Pre-Program Week 1 Workout


Pre Program Notes---
I have to be honest.  While I was supposed to be waiting to be released by my Dr. to begin working out again and after I had done enough research about the Freeletics program, I became intrigued about my ability to do the workouts at all.  I did the beginning workout, Aphrodite, three times prior to my official beginning date.  I was surprised, first that I was able to complete the workout at all.  Secondly, I was able, just  in the first week to drop my time by 10 minutes.  The first workout was pretty tough and took a while to complete because I was getting used to the movements, which are not new to me but I don't normally do burpees and sit-ups as part of my workouts.  The second time through it, three days later, I was determined to decrease my time but due to soreness from the first workout and not feeling 100% mentally, I was only able to marginally decrease my time.   The third time through, two days later, I had significant improvements in my time.

1st attempt-47:58
2nd attempt-46:52
3rd attempt-38:31

Monday
Aphrodite- 50/40/30/20/10 each- Burpees, Air Squats, Sit-ups

Just finished working out.  40:54.  Lost a little bit of time from last week but I indulged myself this weekend knowing that I was about to work my ass off.

Tuesday
Aphrodite- 50/40/30/20/10 each- Burpees, Air Squats, Sit-ups

37:49- PB.  Really pushed myself today.  If you are anything like I am, you feel the need to catch your breath before continuing.  I didn't do that today and was pleased to realize that while I think I am absolutely out of breath, I can continue for a few more repetitions.  So go ahead, push yourself just a little harder and get a personal best today.

Wednesday
2 mile (3.22 km) run-  Nice and easy at a pace so that you can still sing or talk.  

Nice relaxing jog today, 2 miles in 21 minutes.  Like I said in my intro, never been an enthusiastic runner but staying fit is about not being idle.
Thursday
Rest Day

Nice recovery day.  Enjoyed some good foods and took advantage of opportunity to let my legs recover.

Friday
Aphrodite- 50/40/30/20/10 each- Burpees, Air Squats, Sit-ups

43:15.  First time doing the workout outside.  Nice bright sunny day in El Paso, Texas.  61 degree F but still provided an element of stress that I had not experienced before.  Got it done though.  Now for a restful weekend.

Saturday
Rest Day

Sunday
Rest Day

8 comments:

  1. Hi, I'm 2 living in South Africa.

    Firstly, I enjoy reading your blog, now let me get to it.

    I'm also like the person you used to be, I workout on and off to keep the weight off and I've been successful at it.
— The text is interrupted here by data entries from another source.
`config.mk`:
```
export PLATFORM = sky130hd
export DESIGN_NAME = line_start_trigger
export DESIGN_NICKNAME = d
export VERILOG_FILES = /design/src/rtl/trig_pkg.sv /design/src/rtl/line_start_trigger.sv /design/src/rtl/trig_rescaler.sv
export SDC_FILE = /design/constraint.sdc
export NUM_CORES = 1
export LEC_CHECK = 0
export BUFFER_PORTS_ARGS = -buffer_cell sky130_fd_sc_hd__buf_2
export CAP_MARGIN = 20
export CORE_AREA = 10 10 305 307
export DETAILED_ROUTE_END_ITERATION = 12
export DIE_AREA = 0 0 315 317
export GPL_ROUTABILITY_DRIVEN = 0
export GPL_TIMING_DRIVEN = 1
export PLACE_DENSITY_LB_ADDON = 0.05
export RECOVER_POWER = 25
export SKIP_LAST_GASP = 1
export SLEW_MARGIN = 20
export SYNTH_ARGS = -nofsm -noshare
export SYNTH_HDL_FRONTEND = slang
export SYNTH_SLANG_ARGS = --single-unit
```
`constraint.sdc`:
```
create_clock -name sys_clk -period 12.9 [get_ports sys_clk]
set_clock_uncertainty 0.05 [all_clocks]
set_input_delay 2.58 -clock sys_clk [delete_from_list [all_inputs] [get_ports sys_clk]]
set_output_delay 2.58 -clock sys_clk [all_outputs]
set_load 0.01 [all_outputs]
```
However recently I realized I had asthma, so I stopped working out altogether for 3-4 months. Now I found a way to control my condition and want to start freeletics, any tips on where to start or how to condition myself?

    ReplyDelete
    Replies
    1. I have been doing Freeletics for 7 months now and I can vouch for its effectiveness. I lost 10 kgs and have gotten ripped.

      Not for the fainthearted, but it will get you super fit and suprise you as you progress.

      Last workout I did 100burpees + 100 pushups + 100 pull ups + 200 Situps + 300 Squats + 200 Leg levers.

      I am from Guateng.

      Delete
  2. Yes, you must simply have the courage to begin with the pre-program week 1 workouts. You will progress through 5 weeks of initial conditioning before you actually begin the program. You will be very sore and may find it impossible to complete the entire workout for the day. However, continue through the pre program workouts and you should become conditioned enough to endure the regular program.

    ReplyDelete
    Replies
    1. Thanks for this blog sir. It really is helpful

      Delete
  3. hey man thanks for providing a good schedule of freeletics workout.
    but i am underweight so what schedule should i follow.and is freeletics helpful for me.

    ReplyDelete
  4. There is a distinct difference between working out and gaining weight. Working out is for overall health/strength while gaining/losing weight is tied to your diet. You can find a good lean gain calculator here that will help you to slowly bulk up without increasing your body fat composition much. As far as which workout program you should follow, the one I have posted is designed for strength and cardio so it should do fine. I must reiterate here that I am not a dietitian and any suggestions I may offer are not intended to solve your specific problem. Your diet and exercise program should be designed specifically for you and you alone. I know nothing about you or your lifestyle and therefore cannot make absolute recommendations. Good Luck!!!!

    ReplyDelete
  5. Good evening sir
    Firstly, thank you for your wonderful blog. I am sure this blog have helped many people getting fit and will continue so on
    I too am on the last
    Just started this monday and the program looks challenging
    I am just curious about how much will i loose when i will end this
    What about you sir?
    How much did you lost your weight?